The redirection worked. For example, given these steps, /tmp/a would be empty, /tmp/b contains the vanilla checkout of opam-repository, and /tmp/c contains the difference: /tmp/c/.deleted with the files removed, /tmp/c/opam-repository/... and /tmp/c/opam-repository/.git with just the files which contain differences.

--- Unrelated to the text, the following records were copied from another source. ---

### src/hw/rtl/bta_pkg.sv
// Shared types, constants and command codes of the boundary-tag heap allocator.
`default_nettype none
package bta_pkg;

  localparam int HEAP_WORDS = 65536;
  localparam int WORD_BYTES = 4;
  localparam int IDX_W      = 16;
  localparam int AW         = 20;
  localparam int CFG_W      = 17;

  localparam logic [21:0]    HEAP_CAP    = 22'(HEAP_WORDS * WORD_BYTES);
  localparam logic [AW-1:0]  MIN_BLOCK   = 20'd16;
  localparam logic [AW-1:0]  DBL_BYTES   = 20'd8;
  localparam logic [AW-1:0]  WORD_B      = 20'd4;
  localparam logic [AW-1:0]  FIRST_BP    = 20'd8;
  localparam logic [AW-1:0]  TOP_RESET   = 20'd4112;
  localparam logic [CFG_W-1:0] CHUNK_RESET = 17'd4096;
  localparam logic [2:0]     INIT_LAST   = 3'd4;

  typedef struct packed {
    logic        op;
    logic [18:0] req_size;
    logic [17:0] block_addr;
  } in_t;

  typedef struct packed {
    logic [17:0] result_addr;
    logic [1:0]  status;
  } out_t;

  localparam logic       OP_ALLOC = 1'b0;
  localparam logic       OP_FREE  = 1'b1;

  localparam logic [1:0] ST_OK   = 2'd0;
  localparam logic [1:0] ST_NULL = 2'd1;
  localparam logic [1:0] ST_OOM  = 2'd2;

  typedef logic [4:0] cmd_t;
  localparam cmd_t CMD_NOP      = 5'd0;
  localparam cmd_t CMD_INIT     = 5'd1;
  localparam cmd_t CMD_LOAD     = 5'd2;
  localparam cmd_t CMD_ADV      = 5'd3;
  localparam cmd_t CMD_HOLD     = 5'd4;
  localparam cmd_t CMD_GR_EPI   = 5'd5;
  localparam cmd_t CMD_M_RP     = 5'd6;
  localparam cmd_t CMD_M_RN     = 5'd7;
  localparam cmd_t CMD_M_CAP    = 5'd8;
  localparam cmd_t CMD_M_W1     = 5'd9;
  localparam cmd_t CMD_M_W2     = 5'd10;
  localparam cmd_t CMD_PL_H     = 5'd11;
  localparam cmd_t CMD_PL_F     = 5'd12;
  localparam cmd_t CMD_PL_SH    = 5'd13;
  localparam cmd_t CMD_PL_SF    = 5'd14;
  localparam cmd_t CMD_RES_OK   = 5'd15;
  localparam cmd_t CMD_RES_NULL = 5'd16;
  localparam cmd_t CMD_RES_OOM  = 5'd17;

  typedef struct packed {
    logic tag_zero;
    logic tag_alloc;
    logic fit;
    logic match;
    logic split;
    logic oom;
    logic req_zero;
    logic is_free;
    logic init_last;
  } stat_t;

  // Word index into the tag store of a byte offset.
  function automatic logic [IDX_W-1:0] widx(input logic [AW-1:0] a);
    return a[IDX_W+1:2];
  endfunction

  // Tag words of the heap after reset: prologue, one free block, epilogue.
  function automatic logic [IDX_W-1:0] init_idx(input logic [2:0] n);
    logic [IDX_W-1:0] r;
    unique case (n)
      3'd0:    r = 16'd1;
      3'd1:    r = 16'd2;
      3'd2:    r = 16'd3;
      3'd3:    r = 16'd1026;
      default: r = 16'd1027;
    endcase
    return r;
  endfunction

  function automatic logic [31:0] init_data(input logic [2:0] n);
    logic [31:0] r;
    unique case (n)
      3'd0, 3'd1: r = 32'd9;
      3'd2, 3'd3: r = 32'd4096;
      default:    r = 32'd1;
    endcase
    return r;
  endfunction

endpackage
`default_nettype wire

### src/hw/rtl/bta_ctrl.sv
// Controller state machine that sequences walks, growth, merging and placement.
`default_nettype none
module bta_ctrl (
  input  wire logic           clk,
  input  wire logic           rst,
  input  wire logic           start,
  output logic                busy,
  output logic                done,
  output bta_pkg::cmd_t       cmd,
  input  wire bta_pkg::stat_t stat
);

  localparam logic [3:0] S_INIT  = 4'd0;
  localparam logic [3:0] S_IDLE  = 4'd1;
  localparam logic [3:0] S_CHK   = 4'd2;
  localparam logic [3:0] S_WALK  = 4'd3;
  localparam logic [3:0] S_GROW  = 4'd4;
  localparam logic [3:0] S_M_RP  = 4'd5;
  localparam logic [3:0] S_M_RN  = 4'd6;
  localparam logic [3:0] S_M_CAP = 4'd7;
  localparam logic [3:0] S_M_W1  = 4'd8;
  localparam logic [3:0] S_M_W2  = 4'd9;
  localparam logic [3:0] S_PL_H  = 4'd10;
  localparam logic [3:0] S_PL_F  = 4'd11;
  localparam logic [3:0] S_PL_SH = 4'd12;
  localparam logic [3:0] S_PL_SF = 4'd13;
  localparam logic [3:0] S_RES   = 4'd14;
  localparam logic [3:0] S_DONE  = 4'd15;

  logic [3:0] state;
  logic [3:0] state_next;

  always_comb begin
    state_next = state;
    cmd        = bta_pkg::CMD_NOP;
    unique case (state)
      S_INIT: begin
        cmd = bta_pkg::CMD_INIT;
        if (stat.init_last) state_next = S_IDLE;
      end
      S_IDLE: begin
        if (start) begin
          cmd        = bta_pkg::CMD_LOAD;
          state_next = S_CHK;
        end
      end
      S_CHK: begin
        if (!stat.is_free && stat.req_zero) begin
          cmd        = bta_pkg::CMD_RES_NULL;
          state_next = S_DONE;
        end else begin
          state_next = S_WALK;
        end
      end
      S_WALK: begin
        if (stat.tag_zero) begin
          cmd        = bta_pkg::CMD_HOLD;
          state_next = stat.is_free ? S_DONE : S_GROW;
        end else if (stat.is_free && stat.match) begin
          cmd        = bta_pkg::CMD_HOLD;
          state_next = stat.tag_alloc ? S_M_RP : S_DONE;
        end else if (!stat.is_free && stat.fit) begin
          cmd        = bta_pkg::CMD_HOLD;
          state_next = S_PL_H;
        end else begin
          cmd = bta_pkg::CMD_ADV;
        end
      end
      S_GROW: begin
        if (stat.oom) begin
          cmd        = bta_pkg::CMD_RES_OOM;
          state_next = S_DONE;
        end else begin
          cmd        = bta_pkg::CMD_GR_EPI;
          state_next = S_M_RP;
        end
      end
      S_M_RP: begin
        cmd        = bta_pkg::CMD_M_RP;
        state_next = S_M_RN;
      end
      S_M_RN: begin
        cmd        = bta_pkg::CMD_M_RN;
        state_next = S_M_CAP;
      end
      S_M_CAP: begin
        cmd        = bta_pkg::CMD_M_CAP;
        state_next = S_M_W1;
      end
      S_M_W1: begin
        cmd        = bta_pkg::CMD_M_W1;
        state_next = S_M_W2;
      end
      S_M_W2: begin
        cmd        = bta_pkg::CMD_M_W2;
        state_next = stat.is_free ? S_DONE : S_PL_H;
      end
      S_PL_H: begin
        cmd        = bta_pkg::CMD_PL_H;
        state_next = S_PL_F;
      end
      S_PL_F: begin
        cmd        = bta_pkg::CMD_PL_F;
        state_next = stat.split ? S_PL_SH : S_RES;
      end
      S_PL_SH: begin
        cmd        = bta_pkg::CMD_PL_SH;
        state_next = S_PL_SF;
      end
      S_PL_SF: begin
        cmd        = bta_pkg::CMD_PL_SF;
        state_next = S_RES;
      end
      S_RES: begin
        cmd        = bta_pkg::CMD_RES_OK;
        state_next = S_DONE;
      end
      S_DONE: state_next = S_IDLE;
      default: state_next = S_IDLE;
    endcase
  end

  always_ff @(posedge clk) begin
    if (rst) begin
      state <= S_INIT;
    end else begin
      state <= state_next;
    end
  end

  assign busy = (state != S_IDLE);
  assign done = (state == S_DONE);

`ifndef SYNTHESIS
  a_done_single: assert property (@(posedge clk) disable iff (rst) done |=> !done)
    else $error("result strobe held for more than one cycle");
  a_accept_busy: assert property (@(posedge clk) disable iff (rst)
    (start && !busy) |=> busy)
    else $error("accepted transaction did not raise busy");
  a_done_busy: assert property (@(posedge clk) disable iff (rst) done |-> busy)
    else $error("result strobe while idle");
  a_load_idle: assert property (@(posedge clk) disable iff (rst)
    (cmd == bta_pkg::CMD_LOAD) |-> (start && !busy))
    else $error("load command outside an accepted transaction");
`endif

endmodule
`default_nettype wire

### config.mk
export PLATFORM = sky130hd
export DESIGN_NAME = bta_ctrl
export DESIGN_NICKNAME = d
export VERILOG_FILES = /design/src/hw/rtl/bta_pkg.sv /design/src/hw/rtl/bta_ctrl.sv
export SDC_FILE = /design/constraint.sdc
export NUM_CORES = 1
export LEC_CHECK = 0
export CORE_AREA = 8 8 45 47
export CTS_BUF_LIST = sky130_fd_sc_hd__clkbuf_4 sky130_fd_sc_hd__clkbuf_8
export CTS_CLUSTER_SIZE = 14
export DETAILED_ROUTE_END_ITERATION = 16
export DIE_AREA = 0 0 53 55
export DONT_BUFFER_PORTS = 1
export PLACE_DENSITY = 0.53
export SYNTH_ARGS = -nofsm -noshare
export SYNTH_HDL_FRONTEND = slang
export SYNTH_SLANG_ARGS = --single-unit
### constraint.sdc
create_clock -name clk -period 2 [get_ports clk]
set_input_delay 0.3 -clock clk [delete_from_list [all_inputs] [get_ports clk]]
set_output_delay 0.3 -clock clk [all_outputs]
set_load 0.05 [all_outputs]
-- Word level (Yosys, flattened, before mapping)
Cells that the tools add are included.
- bits in registers: 4
- output and inout port bits: 7
- bits of input ports: 12
- eq/ne operators: 19
- reduce and logical (&&, ||, !) cells: 6
- mux-type cells: 19
- operator list (cell ; number):
    $pmux W5 S15 ; 1
    $pmux W4 S16 ; 1
    $mux W4 ; 9
    $eq A4 B4 Y1 const B ; 8
    $eq A4 B3 Y1 const B ; 4
    $mux W3 ; 4
    $mux W5 ; 2
    $eq A4 B2 Y1 const B ; 2
    $eq A4 B1 Y1 const B ; 1
    $logic_not A4 Y1 ; 1
    $mux W2 ; 2
    $ne A2 B2 Y1 const B ; 2
    $ne A4 B1 Y1 const B ; 1
    $ne A4 B4 Y1 const B ; 1
    $logic_and A1 B1 Y1 ; 3
    $reduce_and A3 Y1 ; 1
    $logic_not A1 Y1 ; 1

-- Depth between registers and ports, before layout
- word-level depth: 6
- depth in mapped cells: 5

-- Worst setup path before layout
OpenSTA, ideal clock, no wires.
- kind: flip-flop to output port
- from: register state[0]
- to: output cmd[2]
- cell stages (with the launch flop): 4
- path buffers: 1
- arrival: 1.997 ns
- setup slack: -0.297 ns
- path through: dfxtp_1 > clkbuf_1 > o21ai_0 > a211oi_1
- longest elaborated chain between the ends: 2
- elaborated cells between the ends (all ways): 16
- those cells by class: eq/ne (14); mux (1); reduce/logical (1)
- RTL lines (element ; line ; text):
    start, declared ; bta_ctrl.sv:30 ; logic [3:0] state;
    start signal, assigned ; bta_ctrl.sv:127 ; state <= state_next;
    $eq A4 B4 Y1 (tied with other cells) ; bta_ctrl.sv:36 ; unique case (state)
    $pmux W5 S15 (*) ; bta_ctrl.sv:36 ;
    end, declared ; bta_ctrl.sv:9 ; output bta_pkg::cmd_t cmd,
Mark *: on every way between the ends. The rest lies on a longest branch, timed or not.

-- Worst setup path after layout
- from: register state[3]
- to: output cmd[2]
The elaborated chain is that of the path after synthesis.

==> results.md <==
- Status: completed
- Worst Path Required: 1700 ps
- Max clock buf depth: 2
- Tmin final: 1860 ps
- Final non-filler cell total: 82
- Die height: 55 um
- Rel. slew slack: 0.683
- CTS sink cnt: 4
- Distinct cell type count after synthesis: 31
- DRC viols: 0
- Comb pwr share: 0.285
- Buf/Inv on CP: 1
- Synth top area share: 0.178
- CP Launch Type: register
- Nets@finish: 80
- Remaining global-route overflow: 0
- Critical path, cell by cell: nor2_1 > nand2_1 > a21oi_1 > a211oi_2 > buf_4
- Worst EP arrival: 1560 ps
- Final WS setup: 137 ps
- Num CTS Buffers: 3
- Met1 GRT Util: 0.115
- H-tree depth: 1
- Worst R2R Setup Slack: 340 ps
- Max incr delay on CP: 580 ps
- Postcts setup bufs: 0
- CP Max Fanout: 12
- Initial antenna violation count: 0
- Reg2reg path depth: 4
- Worst path slowest cell: dfxtp_1
- Hold path startpoint: rst
- Net switching power: 92.6 uW
- Largest regs: state: 4 flops
- Number of diodes: 0
- Tcrit/Tclk final: 0.932
- #FFs+latches synth: 4
- Sw Share: 0.344
- Worst-Skew Late Latency: 240 ps
- Grt met2 use: 0.125
- Boundary Pins: 19
- Crit-path leading delay family: flip-flops
- Hold path cells: 1
- Root Buffer: clkbuf_4
- Largest net degree at the start of global routing: 14
- Clock share of power: 0.372
- Syn Area/Cell: 7.13 um^2
- CTS tree: done
- WP depth: 5
- Seq pwr share: 0.342
- Total track usage: 0.0901
- Pins Over Slew Limit: 0
- Gpl congestion: 0.809
- Clock Skew: 5.02 ps
- Leak: 0.205 nW
- Syn. warnings: 0
- Critical setup path kind: reg -> out
- Initial drt markers: 14
- Die X: 53 um
- Max_cap viols: 0
- Effective utilization at floorplan: 0.325
- Placed insts: 79
- Post-Syn Instances: 63
- Leading cell types in the layout, fill and taps excluded: 7 x inv_1, 7 x o21ai_0, 6 x nand2_1, 6 x nor2_1, 5 x buf_4
- Routed vias: 471
- Die ar.: 2920 um^2
- Peak VDD IR: 0.000342 V
- Final TNS setup: 0 ps
- RSZ-0062 raised after global routing: no
- Vias per std cell: 5.74
- Avg WL per Cell: 16.0 um
- Routed Antenna Nets: 0
- Top cell type by total area after synthesis: dfxtp_1
- Number of global-route vias before repair: 409
- Worst Setup SP: state[3]$_SDFFE_PP0P_
- Min-Delay Path Class: in -> reg
- Design area: 518 um^2
- Worst-Margin Slew: 474 ps
- Core Area: 1380 um^2
- Sequential fraction of the synthesis area: 0.178
- Cell Area, Synth: 449 um^2
- Biggest register: state
- Port bufs: 0
- 1st-pass router iterations: 4
- Setup-failing EPs final: 0
- Filler cell count: 146
- Fmax: 537 MHz
- Global-route wire length before repair: 1950 um
- Placement Cell Area: 488 um^2
- # rows: 14
- Syn Nets: 75
- RR Startpoint: state[2]$_SDFFE_PP0P_
- P_int: 177 uW
- Layout cells sized above 1: 0.258
- Most used routing layer: met2
- GRT met3 Usage: 0.0508
- Final hold violation count: 0
- Worst slack, placed: 281 ps
- Power Density: 521 nW/um^2
- Max reg flops: 4
- Setup crit end kind: output pin
- Clock transition at path regs: 40 ps
- Top post-synthesis cells by area: dfxtp_1 18%, o21ai_0 8.9%, inv_1 5.8%
- Final WL: 1310 um
- Area delta synth->final: 15.3%
- Dpl hpwl: 1000 um
==> area by class of cell <==
| class | instances | area [um^2] | share of cell area |
|---|---|---|---|
| multi-input cells | 47 | 330 | 0.638 |
| clock buffers | 3 | 22.5 | 0.0435 |
| well taps | 16 | 20.0 | 0.0386 |
| inverters | 7 | 26.3 | 0.0507 |
| repair buffers | 5 | 37.5 | 0.0725 |
| flip-flops and latches | 4 | 81.3 | 0.157 |
==> metrics by stage <==
| step | hold WS, ps | power (mW) | utilization |
|---|---|---|---|
| 2_1_floorplan | 366 | 0.154 | - |
| 3_3_place_gp | 368 | 0.170 | 0.353 |
| 3_5_place_dp | 369 | 0.169 | 0.353 |
| 4_1_cts | 113 | 0.275 | 0.369 |
| 5_1_grt | 108 | 0.289 | 0.374 |
| 6_report | 126 | 0.270 | 0.374 |
==> metal layers <==
metal	wire length, um	part of all wire
met5	0	0
met4	16	0.012
met3	111	0.084
met2	567	0.43
met1	618	0.47
==> timing repair <==
item / CTS / global route
hold buffers: 0 / 0
gates resized for setup: 0 / 2
setup endpoints to repair: 0 / 2
==> power groups by stage <==
stage          combinational, mW  clock (mW)  sequential [mW]
2_1_floorplan             0.0664           0           0.0874
3_3_place_gp              0.0772           0           0.0933
3_5_place_dp              0.0759           0           0.0929
4_1_cts                   0.0762       0.107           0.0916
5_1_grt                   0.0833       0.113           0.0930
6_report                  0.0769       0.100           0.0923
==> cell usage after synthesis <==
master	n
a211o_1	1
a211oi_1	2
a21o_1	1
a21oi_1	3
a221oi_2	1
a2bb2oi_1	1
a311oi_1	1
a311oi_2	1
a31oi_1	1
and2_4	1
and3_4	1
and3b_1	1
buf_2	3
buf_6	1
clkbuf_1	1
dfxtp_1	4
inv_1	7
nand2_1	6
nand3_1	1
nand4b_1	1
nor2_1	6
nor2b_1	1
nor3_1	1
nor3b_2	1
nor4b_1	1
o2111a_1	1
o2111ai_1	1
o21ai_0	8
o311ai_0	1
o31ai_1	2
xnor2_1	1
==> logic make-up (layout without fill, tap and decap cells) <==
group                  count (synthesis)  count (layout)  share of synthesized area
XOR/XNOR                               1               1                     0.0195
AO/OA/AOI/OAI                         25              25                      0.409
buffers and inverters                 12              15                      0.125
flip-flops                             4               4                      0.178
AND/OR/NAND/NOR                       21              21                      0.267
==> final timing paths <==
path,end
setup / recovery,cmd[2]
hold / removal,state[0]$_SDFFE_PP0P_
setup reg to reg,state[0]$_SDFFE_PP0P_
hold reg to reg,state[2]$_SDFFE_PP0P_
(Power assumes the default switching activity.)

% mkdir /tmp/a /tmp/b /tmp/c
% WRAPPER_LOWER=/tmp/a WRAPPER_UPPER=/tmp/b git -C /usr/local clone https://github.com/ocaml/opam-repository
% WRAPPER_LOWER=/tmp/b WRAPPER_UPPER=/tmp/c git -C /usr/local/opam-repository checkout c35a0314d6c7c7260c978f490fb8f7109f4e9766
Extending this further allows /tmp/d to be created with a different delta.
% mkdir /tmp/d
% WRAPPER_LOWER=/tmp/b WRAPPER_UPPER=/tmp/d git -C /usr/local/opam-repository checkout f33f62ebff75cd03620d09d46a4540340f5564a6
Annoyingly, this revealed a significant issue: running git status on /tmp/c showed that files had changed. I presumed there was a flaw in my code which was corrupting the files, but I couldn’t find it. Examining the files on disk showed that they were correct, but when reading them through Fuse, gave different data:
% for x in c d ; do cat /tmp/$x/opam-repository/.git/HEAD ; WRAPPER_LOWER=/tmp/b WRAPPER_UPPER=/tmp/$x cat /usr/local/opam-repository/.git/HEAD ; done
c35a0314d6c7c7260c978f490fb8f7109f4e9766
c35a0314d6c7c7260c978f490fb8f7109f4e9766
f33f62ebff75cd03620d09d46a4540340f5564a6
c35a0314d6c7c7260c978f490fb8f7109f4e9766
The log showed the root cause - two OPEN calls, but only a single READ. The kernel is caching the reads.
% grep OPEN log5.txt
unique: 2, opcode: OPEN (14), nodeid: 4, insize: 48, pid: 52976
*** OPEN: /opam-repository/.git/HEAD from UPPER: /tmp/c/opam-repository/.git/HEAD ***
unique: 3, opcode: OPEN (14), nodeid: 4, insize: 48, pid: 52980
*** OPEN: /opam-repository/.git/HEAD from UPPER: /tmp/d/opam-repository/.git/HEAD ***
% grep READ log5.txt
unique: 3, opcode: READ (15), nodeid: 4, insize: 80, pid: 52976
You can disable attribute caching with -o attr_timeout=0 -o entry_timeout=0, and you can circumvent the cache by specifying -o direct_io. Setting direct_io is sufficient to resolve the issue in a simple cat test, but it has the side effect of disabling mmap(), which causes git to crash with a bus error. Setting fi->keep_cache = 0 doesn’t prevent the cache.
The kernel asks Fuse to allocate a node ID for a path. The node ID number is passed as a parameter to GETATTR, OPEN and READ. Even though GETATTR returns different mtime values at the second call, the kernel still sees a cache hit and returns the file content from the cache.
To control the node ID allocation process this needs to be rewritten using the Fuse low level API. This would allow full control over the allocation process and gives access to calls such as fuse_lowlevel_notify_inval_inode().
My work-in-progress code is available on GitHub mtelvers/macfuse.